Bad taste in your question but then I expect no less.
I eat pheasant and venison on christmas eve in game pie. The animals are always shot by stepdad. Would it be funny for you too if he died on his way home from milking that morning? Killing for fun is sick, for food is natural Im afraid Doc.
no, you probably prefer a 3 quid chicken from Asda thats been raised with no daylight and sat in its own p1ss for its long life of 7 weeks before you eat it for sunday lunch.
I thought that too, would be ironic if a flock of them caused the crash, or even ganged up and pecked a hunter enough to disarm him and with a bit of team work, shoot the chopper down. Now that would be ironic!
Only the other day someone here was rejoicing the death of the Doctor who drove into Glasgow airport.
Why is it ok to do that and not this?
The pheasant's life was cheap to the hunters so why should their lives be anymore important? A pheasant has one and when it's gone it;s gone, so do humans. There is no greater thing you can take away from anything than its life.
A group of men going on an off to shoot a few birds to feed themselves and their family or even make a few bob and feed someone else,
OR
A group of evil, hate-fuelled camel humping, child abusing, women raping, Allah lovers intent on killing innocent holiday makers all because they live in the free west.

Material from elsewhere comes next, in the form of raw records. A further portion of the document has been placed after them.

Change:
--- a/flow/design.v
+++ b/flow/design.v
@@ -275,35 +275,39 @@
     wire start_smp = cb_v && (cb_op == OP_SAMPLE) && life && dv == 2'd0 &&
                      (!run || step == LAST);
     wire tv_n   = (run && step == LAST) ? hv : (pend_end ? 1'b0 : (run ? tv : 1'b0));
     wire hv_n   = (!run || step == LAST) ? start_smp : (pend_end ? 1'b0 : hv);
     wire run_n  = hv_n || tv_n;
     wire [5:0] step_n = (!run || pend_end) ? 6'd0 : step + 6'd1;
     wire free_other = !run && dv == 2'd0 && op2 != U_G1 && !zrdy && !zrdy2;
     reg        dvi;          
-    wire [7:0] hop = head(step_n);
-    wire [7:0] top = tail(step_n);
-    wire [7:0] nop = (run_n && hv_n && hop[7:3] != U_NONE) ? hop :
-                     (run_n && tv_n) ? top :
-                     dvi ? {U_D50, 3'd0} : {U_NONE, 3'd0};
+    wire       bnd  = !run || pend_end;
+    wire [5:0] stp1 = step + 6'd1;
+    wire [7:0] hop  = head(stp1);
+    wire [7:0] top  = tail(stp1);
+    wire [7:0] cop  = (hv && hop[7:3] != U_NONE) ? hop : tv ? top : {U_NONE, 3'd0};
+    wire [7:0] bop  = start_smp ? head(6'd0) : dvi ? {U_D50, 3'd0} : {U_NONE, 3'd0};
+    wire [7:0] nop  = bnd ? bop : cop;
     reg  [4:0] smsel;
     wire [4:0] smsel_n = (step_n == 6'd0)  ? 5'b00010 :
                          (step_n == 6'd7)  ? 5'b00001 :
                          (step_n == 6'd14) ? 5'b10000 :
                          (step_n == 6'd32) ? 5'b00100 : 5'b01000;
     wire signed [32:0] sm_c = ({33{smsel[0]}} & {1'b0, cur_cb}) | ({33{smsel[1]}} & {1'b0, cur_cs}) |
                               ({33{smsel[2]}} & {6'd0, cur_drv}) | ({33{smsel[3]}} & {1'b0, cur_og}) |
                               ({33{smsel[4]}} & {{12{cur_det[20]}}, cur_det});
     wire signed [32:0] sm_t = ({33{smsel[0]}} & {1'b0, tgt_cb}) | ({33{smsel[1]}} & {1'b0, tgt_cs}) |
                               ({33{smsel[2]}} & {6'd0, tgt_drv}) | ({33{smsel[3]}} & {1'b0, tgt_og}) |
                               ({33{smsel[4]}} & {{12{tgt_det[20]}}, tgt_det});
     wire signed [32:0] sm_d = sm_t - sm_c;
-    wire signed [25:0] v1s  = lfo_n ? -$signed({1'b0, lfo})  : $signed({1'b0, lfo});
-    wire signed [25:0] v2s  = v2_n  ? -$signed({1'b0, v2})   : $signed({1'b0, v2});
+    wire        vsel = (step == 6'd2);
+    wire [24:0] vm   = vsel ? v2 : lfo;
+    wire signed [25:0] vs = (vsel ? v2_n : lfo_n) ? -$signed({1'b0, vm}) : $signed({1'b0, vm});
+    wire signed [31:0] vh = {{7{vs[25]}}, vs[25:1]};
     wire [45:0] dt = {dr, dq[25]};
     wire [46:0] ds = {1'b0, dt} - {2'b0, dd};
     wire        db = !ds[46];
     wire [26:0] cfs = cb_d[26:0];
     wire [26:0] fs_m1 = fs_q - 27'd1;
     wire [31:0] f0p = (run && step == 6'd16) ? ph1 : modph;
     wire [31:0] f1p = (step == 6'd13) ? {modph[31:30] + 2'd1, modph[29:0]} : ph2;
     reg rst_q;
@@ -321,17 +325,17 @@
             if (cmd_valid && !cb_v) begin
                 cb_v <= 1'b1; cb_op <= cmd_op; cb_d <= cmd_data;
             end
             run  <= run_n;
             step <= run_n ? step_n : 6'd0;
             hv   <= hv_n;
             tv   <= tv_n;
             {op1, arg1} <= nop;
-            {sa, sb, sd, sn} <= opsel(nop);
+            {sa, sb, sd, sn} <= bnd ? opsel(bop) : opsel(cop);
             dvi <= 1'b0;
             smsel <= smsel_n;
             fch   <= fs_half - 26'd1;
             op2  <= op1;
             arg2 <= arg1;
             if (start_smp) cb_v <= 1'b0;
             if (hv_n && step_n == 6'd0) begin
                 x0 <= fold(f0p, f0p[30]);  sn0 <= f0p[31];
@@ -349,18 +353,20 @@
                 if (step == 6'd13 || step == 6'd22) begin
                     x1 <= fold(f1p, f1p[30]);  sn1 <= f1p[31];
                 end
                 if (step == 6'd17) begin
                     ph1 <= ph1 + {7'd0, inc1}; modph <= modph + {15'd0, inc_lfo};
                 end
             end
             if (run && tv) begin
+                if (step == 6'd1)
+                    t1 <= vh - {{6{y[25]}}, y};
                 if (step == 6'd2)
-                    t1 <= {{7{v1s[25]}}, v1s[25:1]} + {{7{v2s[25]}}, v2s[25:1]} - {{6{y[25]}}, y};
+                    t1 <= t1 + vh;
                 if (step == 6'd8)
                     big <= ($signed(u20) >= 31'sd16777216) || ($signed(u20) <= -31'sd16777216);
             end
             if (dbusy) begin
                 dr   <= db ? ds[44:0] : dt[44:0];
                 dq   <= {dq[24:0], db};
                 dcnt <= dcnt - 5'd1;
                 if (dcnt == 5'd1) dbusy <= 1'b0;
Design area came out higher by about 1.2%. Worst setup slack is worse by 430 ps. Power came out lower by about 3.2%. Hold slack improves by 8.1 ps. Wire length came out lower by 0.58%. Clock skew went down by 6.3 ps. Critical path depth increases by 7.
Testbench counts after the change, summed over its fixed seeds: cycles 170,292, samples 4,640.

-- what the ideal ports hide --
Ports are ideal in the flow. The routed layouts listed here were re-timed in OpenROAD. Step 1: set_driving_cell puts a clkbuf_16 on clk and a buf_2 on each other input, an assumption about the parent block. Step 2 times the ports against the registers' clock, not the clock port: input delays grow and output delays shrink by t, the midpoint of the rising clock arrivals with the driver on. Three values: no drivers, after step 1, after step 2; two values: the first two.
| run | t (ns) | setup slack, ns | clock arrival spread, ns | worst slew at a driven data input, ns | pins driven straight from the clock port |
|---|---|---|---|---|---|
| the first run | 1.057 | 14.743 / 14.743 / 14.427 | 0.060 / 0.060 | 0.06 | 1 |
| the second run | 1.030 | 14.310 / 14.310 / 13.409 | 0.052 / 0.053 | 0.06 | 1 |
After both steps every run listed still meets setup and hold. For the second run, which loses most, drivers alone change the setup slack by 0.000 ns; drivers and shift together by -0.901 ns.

Mmmmmm, I am struggling to spot the difference there too.
jedi, I truly believe you are wrong as the pheasants life wouldnt have been cheap to the hunter, He would have eaten it. For thousands upon thousands of years people have eaten meat and shooting a free range pheasant is far less barbaric than poultry farming methods of those enjoying a KFC weekly.
I personally would never rejoice the death of anyone or anything and am very grateful for the food I eat. If the person that rejoiced the death of that doctor is on this thread saying its wrong to rejoice the death of a pheasant hunter then you have a point, if not then you dont!
Most of the pheasants now are NOT free range. They are reared battery style, then released for the shooters when they become a certain age. 35 million a year was the last reported amount.
So now what will you reply when you talk of the joys of free range? Probably just the same as you would previously as that is your line of thought. You shooters and hunters always come out with the same garbage...I love animals but....blah blah blah.
They stand even less chance as they either die by the gun, or having not really adapted to the wild in their formative years, I'd expect some would just die.